Perhaps this can allow a cleaner fix, or at least a more elegant workaround: https://github.com/godotengine/godot/pull/85018

smix8 commented 2 months ago

In general to set an appropriated custom AABB for more dynamic and animated objects is an expected step in a game project when new 3d assets are setup. This is also such an ancient discussion since skeleton animations exists and it resurfaces for every single game engine because new people show up that don't know better (yet).

Having the AABB only based on the static mesh is common. For animated meshes other engines either don't care or do it like e.g. Unity only at the asset import stage for the available animations or perma update an asset as if the AABB is inf. Both options are just tradeoffs as they try to solve one issues while adding plenty of others. E.g. if you have 100 animations and a single excotic animation has a very large stage space you now have a performance screwed AABB calculated for 99 other animations.

You can already do that always-update part in Godot when you set the custom aabb to a giant value so it is unlikely to ever be culled.

What imo could be done for skeleton meshes is similar to particles to have a generate AABB function on the MeshInstance3D when it has a skeleton with animation player.

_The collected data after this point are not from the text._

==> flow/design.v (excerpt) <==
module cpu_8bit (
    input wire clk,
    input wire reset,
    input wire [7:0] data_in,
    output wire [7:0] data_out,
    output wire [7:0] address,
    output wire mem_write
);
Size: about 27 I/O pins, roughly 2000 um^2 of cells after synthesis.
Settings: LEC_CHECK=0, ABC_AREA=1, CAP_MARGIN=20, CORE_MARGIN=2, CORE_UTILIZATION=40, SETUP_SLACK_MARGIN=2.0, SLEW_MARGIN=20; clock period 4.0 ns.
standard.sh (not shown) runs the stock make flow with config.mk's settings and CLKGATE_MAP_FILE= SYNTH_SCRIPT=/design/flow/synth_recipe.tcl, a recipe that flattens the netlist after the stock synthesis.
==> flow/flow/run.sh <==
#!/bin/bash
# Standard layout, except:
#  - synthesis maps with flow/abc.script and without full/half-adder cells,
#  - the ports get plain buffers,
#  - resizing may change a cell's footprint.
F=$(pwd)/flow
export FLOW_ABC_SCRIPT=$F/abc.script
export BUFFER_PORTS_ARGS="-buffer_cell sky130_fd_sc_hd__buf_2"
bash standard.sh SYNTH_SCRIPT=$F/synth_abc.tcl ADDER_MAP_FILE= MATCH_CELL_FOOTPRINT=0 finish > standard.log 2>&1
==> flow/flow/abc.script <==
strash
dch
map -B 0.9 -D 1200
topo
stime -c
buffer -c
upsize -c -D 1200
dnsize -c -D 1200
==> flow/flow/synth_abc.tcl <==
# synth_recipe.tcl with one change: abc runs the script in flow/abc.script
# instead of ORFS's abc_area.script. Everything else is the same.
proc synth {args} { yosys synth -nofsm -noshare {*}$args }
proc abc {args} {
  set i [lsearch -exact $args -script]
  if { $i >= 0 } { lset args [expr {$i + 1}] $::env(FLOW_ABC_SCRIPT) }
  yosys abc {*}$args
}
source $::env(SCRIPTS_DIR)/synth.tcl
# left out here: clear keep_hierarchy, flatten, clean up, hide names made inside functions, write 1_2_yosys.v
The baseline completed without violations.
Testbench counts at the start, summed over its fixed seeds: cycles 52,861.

That function could run all the available animations on the mesh model as an editor function and sets a custom AABB on this geometry instance.

While this fixes parts of the worst created models and animations it does not fix a lot of other issues as there are just too many permutations possible how vertices can end up outside the AABB and the calculation can not foresee them all. E.g. it falls apart entirely for runtime procedural stuff or animation additive blending or vertex shaders to just name a few and those are all very common in use.

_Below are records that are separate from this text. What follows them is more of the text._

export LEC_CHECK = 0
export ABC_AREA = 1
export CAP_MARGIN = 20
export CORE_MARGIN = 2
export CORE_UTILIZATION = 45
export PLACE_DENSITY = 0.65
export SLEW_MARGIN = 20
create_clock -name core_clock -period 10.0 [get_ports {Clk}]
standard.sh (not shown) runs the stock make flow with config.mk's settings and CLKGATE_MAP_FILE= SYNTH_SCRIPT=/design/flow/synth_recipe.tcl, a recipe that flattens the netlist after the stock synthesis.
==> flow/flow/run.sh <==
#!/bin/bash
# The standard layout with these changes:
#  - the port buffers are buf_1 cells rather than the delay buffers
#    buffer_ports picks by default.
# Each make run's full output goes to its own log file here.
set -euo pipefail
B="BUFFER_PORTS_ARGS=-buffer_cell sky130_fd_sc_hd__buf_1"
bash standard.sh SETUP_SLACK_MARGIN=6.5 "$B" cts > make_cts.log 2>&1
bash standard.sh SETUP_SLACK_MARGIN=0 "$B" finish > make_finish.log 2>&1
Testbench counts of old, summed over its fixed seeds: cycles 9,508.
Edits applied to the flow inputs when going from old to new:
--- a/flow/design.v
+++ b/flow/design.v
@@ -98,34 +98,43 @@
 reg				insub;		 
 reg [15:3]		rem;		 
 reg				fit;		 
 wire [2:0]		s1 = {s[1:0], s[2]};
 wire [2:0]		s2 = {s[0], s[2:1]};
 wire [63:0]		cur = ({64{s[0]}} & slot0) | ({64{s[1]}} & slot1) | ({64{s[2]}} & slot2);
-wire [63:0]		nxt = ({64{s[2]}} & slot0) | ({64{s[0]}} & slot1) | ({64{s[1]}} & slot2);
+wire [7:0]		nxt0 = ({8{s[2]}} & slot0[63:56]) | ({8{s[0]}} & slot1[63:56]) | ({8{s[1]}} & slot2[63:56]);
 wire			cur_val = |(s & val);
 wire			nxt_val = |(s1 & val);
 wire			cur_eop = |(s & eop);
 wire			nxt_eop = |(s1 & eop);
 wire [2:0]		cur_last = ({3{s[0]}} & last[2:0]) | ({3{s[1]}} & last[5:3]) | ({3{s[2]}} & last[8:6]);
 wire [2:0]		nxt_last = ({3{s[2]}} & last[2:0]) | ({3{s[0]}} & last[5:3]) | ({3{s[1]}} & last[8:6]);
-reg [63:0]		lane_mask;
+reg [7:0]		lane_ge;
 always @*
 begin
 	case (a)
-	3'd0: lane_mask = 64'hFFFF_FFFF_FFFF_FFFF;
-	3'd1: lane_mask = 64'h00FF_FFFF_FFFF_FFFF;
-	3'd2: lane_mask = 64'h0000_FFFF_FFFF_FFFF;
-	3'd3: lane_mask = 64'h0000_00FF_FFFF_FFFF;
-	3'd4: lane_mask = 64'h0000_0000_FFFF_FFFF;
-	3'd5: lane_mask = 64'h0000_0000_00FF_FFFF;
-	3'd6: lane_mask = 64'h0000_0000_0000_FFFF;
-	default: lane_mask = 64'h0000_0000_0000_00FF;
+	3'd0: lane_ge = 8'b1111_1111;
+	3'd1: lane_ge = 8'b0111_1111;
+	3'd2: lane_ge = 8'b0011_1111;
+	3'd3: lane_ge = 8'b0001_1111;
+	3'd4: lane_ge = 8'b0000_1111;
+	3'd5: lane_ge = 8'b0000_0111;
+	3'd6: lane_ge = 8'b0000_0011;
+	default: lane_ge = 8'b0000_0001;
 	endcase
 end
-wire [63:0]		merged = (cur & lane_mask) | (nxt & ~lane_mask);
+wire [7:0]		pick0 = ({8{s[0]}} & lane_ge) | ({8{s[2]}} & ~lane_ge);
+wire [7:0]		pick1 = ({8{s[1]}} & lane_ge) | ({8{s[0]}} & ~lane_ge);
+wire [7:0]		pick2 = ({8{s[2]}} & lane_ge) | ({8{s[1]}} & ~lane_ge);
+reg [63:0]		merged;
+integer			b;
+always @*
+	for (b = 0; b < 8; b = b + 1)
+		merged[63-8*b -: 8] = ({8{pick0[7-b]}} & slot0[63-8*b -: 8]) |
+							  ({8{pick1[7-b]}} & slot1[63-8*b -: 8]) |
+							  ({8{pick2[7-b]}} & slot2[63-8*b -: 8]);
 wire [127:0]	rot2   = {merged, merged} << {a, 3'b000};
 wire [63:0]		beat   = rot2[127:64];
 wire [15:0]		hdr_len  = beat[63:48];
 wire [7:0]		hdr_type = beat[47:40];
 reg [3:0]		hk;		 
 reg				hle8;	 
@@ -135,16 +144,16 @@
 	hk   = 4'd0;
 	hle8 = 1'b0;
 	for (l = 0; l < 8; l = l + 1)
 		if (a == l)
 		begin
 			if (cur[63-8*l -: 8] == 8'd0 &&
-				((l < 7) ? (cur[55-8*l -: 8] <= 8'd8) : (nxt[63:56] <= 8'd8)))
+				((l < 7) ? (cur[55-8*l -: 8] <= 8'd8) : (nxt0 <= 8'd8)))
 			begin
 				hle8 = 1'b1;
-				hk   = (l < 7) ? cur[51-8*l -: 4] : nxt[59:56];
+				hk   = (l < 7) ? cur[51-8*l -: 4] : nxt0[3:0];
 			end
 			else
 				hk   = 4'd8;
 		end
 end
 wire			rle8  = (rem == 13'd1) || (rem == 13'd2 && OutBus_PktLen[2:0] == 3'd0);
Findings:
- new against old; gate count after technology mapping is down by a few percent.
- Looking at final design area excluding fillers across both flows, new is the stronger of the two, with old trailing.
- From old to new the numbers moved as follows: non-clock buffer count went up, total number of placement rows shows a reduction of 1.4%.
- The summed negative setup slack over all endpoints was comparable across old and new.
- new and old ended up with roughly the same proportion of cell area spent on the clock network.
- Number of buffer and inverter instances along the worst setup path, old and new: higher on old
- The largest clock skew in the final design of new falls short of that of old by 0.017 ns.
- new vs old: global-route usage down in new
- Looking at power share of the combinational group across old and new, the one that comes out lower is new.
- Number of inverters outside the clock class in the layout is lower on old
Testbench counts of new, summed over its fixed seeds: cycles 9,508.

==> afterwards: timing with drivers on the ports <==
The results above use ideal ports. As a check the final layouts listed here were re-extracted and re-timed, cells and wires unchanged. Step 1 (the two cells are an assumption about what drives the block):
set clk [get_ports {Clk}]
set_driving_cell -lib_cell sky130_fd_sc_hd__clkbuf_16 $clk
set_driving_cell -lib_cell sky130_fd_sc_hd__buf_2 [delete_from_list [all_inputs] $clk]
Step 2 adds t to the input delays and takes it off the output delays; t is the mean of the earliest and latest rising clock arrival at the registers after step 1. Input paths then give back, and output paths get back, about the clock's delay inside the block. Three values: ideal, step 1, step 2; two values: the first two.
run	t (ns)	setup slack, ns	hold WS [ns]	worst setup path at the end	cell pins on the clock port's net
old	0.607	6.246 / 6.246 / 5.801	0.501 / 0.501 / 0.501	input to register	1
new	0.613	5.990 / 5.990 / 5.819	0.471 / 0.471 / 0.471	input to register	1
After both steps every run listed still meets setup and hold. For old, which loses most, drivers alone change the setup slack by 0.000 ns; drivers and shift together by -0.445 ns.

No, recalculating dynamic AABBs for your bones and meshes and blendshapes and animations at runtime while animating is not a solution. Again, there are just too many permutations possible, some stuff is purely gpu visuals and has not even data on the cpu to calculate, and it would waste a hell lot of performance, more than what can be reasonably gained by having a tight AABB.

Just set an appropriated custom AABB that covers the mesh needed stage space and design your animations with culling in mind (if they are not just for cutscenes) is the right way to do this.

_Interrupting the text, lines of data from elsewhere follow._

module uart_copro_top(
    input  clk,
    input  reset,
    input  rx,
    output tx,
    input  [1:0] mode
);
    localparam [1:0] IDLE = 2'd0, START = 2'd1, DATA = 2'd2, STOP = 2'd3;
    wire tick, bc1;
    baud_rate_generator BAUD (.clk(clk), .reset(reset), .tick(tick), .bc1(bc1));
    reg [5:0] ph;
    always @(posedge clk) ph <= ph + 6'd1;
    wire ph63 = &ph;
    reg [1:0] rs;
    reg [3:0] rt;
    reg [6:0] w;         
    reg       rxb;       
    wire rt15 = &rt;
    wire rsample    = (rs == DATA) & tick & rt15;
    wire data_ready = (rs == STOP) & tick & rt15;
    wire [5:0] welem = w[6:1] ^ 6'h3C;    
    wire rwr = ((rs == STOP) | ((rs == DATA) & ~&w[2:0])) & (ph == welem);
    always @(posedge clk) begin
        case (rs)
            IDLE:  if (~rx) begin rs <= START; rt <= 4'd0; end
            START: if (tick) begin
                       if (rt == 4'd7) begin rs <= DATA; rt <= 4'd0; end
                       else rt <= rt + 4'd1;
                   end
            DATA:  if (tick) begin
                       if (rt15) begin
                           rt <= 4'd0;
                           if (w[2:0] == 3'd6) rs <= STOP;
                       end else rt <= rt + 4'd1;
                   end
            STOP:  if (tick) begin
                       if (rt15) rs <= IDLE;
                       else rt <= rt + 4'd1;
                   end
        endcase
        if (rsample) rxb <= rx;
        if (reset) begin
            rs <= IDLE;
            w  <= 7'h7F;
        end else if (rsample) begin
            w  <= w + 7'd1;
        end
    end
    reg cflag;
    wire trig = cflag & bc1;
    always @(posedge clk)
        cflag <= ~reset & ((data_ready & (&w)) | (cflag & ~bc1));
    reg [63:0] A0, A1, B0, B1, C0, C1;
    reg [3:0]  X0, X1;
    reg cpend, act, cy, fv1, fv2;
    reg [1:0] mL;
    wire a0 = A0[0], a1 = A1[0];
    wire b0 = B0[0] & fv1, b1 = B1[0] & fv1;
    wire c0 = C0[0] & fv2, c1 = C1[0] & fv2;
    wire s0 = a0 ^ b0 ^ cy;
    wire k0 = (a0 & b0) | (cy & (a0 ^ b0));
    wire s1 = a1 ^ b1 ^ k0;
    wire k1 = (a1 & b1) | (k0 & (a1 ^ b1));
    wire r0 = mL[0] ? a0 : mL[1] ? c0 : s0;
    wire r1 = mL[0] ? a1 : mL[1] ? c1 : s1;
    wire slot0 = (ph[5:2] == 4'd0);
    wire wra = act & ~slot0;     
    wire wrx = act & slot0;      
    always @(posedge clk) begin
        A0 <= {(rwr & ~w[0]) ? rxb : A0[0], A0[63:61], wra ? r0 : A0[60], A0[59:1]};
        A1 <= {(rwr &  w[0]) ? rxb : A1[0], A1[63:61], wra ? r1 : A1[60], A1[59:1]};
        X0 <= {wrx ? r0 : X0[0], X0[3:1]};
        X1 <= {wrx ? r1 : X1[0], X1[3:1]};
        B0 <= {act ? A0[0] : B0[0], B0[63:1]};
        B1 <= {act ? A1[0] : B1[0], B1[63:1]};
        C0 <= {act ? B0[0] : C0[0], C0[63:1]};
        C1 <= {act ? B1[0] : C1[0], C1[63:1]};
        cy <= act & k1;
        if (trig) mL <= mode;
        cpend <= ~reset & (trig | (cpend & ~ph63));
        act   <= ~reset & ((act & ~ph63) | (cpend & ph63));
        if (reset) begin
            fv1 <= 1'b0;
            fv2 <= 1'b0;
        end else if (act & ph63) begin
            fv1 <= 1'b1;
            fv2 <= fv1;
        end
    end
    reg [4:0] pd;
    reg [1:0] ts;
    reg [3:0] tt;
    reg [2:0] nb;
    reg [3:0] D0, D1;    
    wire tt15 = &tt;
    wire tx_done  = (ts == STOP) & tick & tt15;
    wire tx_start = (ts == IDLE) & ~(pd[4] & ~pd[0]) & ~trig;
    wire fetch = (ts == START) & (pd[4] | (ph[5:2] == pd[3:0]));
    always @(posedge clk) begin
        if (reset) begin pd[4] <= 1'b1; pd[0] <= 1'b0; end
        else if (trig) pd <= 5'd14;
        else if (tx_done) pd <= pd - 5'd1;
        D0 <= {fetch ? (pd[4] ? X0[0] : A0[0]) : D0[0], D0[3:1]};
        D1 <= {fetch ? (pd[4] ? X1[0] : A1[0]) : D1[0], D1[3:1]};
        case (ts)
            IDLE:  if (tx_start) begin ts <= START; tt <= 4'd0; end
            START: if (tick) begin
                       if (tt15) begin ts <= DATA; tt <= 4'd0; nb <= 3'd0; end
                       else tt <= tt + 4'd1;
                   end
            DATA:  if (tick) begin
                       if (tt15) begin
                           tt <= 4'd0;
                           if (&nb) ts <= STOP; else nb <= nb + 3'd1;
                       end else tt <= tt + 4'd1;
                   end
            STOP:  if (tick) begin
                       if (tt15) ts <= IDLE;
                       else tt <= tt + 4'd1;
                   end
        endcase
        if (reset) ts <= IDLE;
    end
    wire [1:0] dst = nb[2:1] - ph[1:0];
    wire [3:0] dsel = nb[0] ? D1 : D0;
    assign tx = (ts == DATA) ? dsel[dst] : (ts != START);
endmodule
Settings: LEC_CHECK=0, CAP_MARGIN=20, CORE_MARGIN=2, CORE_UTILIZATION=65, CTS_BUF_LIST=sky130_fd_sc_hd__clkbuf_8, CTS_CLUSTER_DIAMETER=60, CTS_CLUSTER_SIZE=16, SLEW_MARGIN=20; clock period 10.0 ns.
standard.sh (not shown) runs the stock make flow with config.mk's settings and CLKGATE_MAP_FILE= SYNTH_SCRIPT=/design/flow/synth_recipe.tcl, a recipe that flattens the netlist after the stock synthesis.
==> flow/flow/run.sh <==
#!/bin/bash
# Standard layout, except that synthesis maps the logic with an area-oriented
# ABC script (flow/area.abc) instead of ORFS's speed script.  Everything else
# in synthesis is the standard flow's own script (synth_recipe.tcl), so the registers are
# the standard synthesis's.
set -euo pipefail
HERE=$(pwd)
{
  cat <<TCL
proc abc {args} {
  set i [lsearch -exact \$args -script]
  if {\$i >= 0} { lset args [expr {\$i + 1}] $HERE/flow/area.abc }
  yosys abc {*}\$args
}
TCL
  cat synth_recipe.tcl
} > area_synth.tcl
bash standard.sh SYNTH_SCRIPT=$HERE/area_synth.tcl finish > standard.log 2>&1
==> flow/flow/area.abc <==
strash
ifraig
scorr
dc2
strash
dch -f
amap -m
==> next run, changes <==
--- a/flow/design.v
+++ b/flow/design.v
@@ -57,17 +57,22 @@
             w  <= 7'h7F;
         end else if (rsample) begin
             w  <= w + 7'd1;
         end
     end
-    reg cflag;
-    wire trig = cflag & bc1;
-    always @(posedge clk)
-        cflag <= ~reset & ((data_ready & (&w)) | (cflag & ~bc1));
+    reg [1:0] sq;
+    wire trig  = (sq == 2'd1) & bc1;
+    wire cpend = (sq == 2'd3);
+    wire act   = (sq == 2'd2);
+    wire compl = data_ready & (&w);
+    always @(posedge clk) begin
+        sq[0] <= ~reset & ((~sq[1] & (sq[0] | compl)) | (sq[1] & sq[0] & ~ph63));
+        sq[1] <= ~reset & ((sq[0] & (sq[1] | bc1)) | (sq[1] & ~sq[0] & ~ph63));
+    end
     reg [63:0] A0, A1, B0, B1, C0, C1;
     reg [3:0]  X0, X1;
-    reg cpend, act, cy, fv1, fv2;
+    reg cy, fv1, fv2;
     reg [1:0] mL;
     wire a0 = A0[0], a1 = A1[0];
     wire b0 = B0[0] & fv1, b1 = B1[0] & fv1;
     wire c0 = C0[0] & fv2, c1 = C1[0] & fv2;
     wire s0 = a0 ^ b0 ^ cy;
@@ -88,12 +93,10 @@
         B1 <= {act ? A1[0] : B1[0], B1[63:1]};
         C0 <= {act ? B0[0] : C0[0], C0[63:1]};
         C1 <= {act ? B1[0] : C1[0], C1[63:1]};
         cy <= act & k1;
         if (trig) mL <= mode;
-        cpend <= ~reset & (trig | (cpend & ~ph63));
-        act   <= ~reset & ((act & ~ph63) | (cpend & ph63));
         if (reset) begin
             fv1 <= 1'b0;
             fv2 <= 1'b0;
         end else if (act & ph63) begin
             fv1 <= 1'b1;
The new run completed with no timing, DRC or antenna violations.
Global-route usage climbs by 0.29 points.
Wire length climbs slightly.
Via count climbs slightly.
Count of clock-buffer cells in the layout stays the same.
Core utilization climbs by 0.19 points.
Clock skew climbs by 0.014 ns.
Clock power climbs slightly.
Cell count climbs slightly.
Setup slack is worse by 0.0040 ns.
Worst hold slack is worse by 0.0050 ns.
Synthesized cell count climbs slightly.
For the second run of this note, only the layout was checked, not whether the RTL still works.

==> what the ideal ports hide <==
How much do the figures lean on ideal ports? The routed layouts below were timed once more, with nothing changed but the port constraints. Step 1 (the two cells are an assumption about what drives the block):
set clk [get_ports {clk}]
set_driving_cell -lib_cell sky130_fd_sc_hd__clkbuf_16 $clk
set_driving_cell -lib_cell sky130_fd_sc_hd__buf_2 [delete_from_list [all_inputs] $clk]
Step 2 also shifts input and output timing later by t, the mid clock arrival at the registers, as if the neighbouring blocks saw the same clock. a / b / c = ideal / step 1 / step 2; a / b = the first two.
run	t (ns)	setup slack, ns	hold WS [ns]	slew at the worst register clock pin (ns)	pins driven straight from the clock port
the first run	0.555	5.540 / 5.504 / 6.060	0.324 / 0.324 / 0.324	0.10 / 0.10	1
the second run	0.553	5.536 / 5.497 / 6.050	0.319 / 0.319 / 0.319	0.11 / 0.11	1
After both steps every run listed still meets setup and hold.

Sure with some garbled 3d assets from the internet sometimes one is out of luck but that goes for all faulty created 3d assets, e.g. having the mesh imported face-planted with the wrong axis like in the first image or drastically bone scaled like in the second will give you bad AABBs.

theraot commented 2 months ago

Setting a custom AABB makes sense, but I don't see an option for that import settings, making the process awkward.

I'd argue the advanced import settings dialog should compute an AABB using the default pose automatically, and then go ahead and use it to position the camera correctly.

And no, I don't want Godot to recompute the AABB all the time.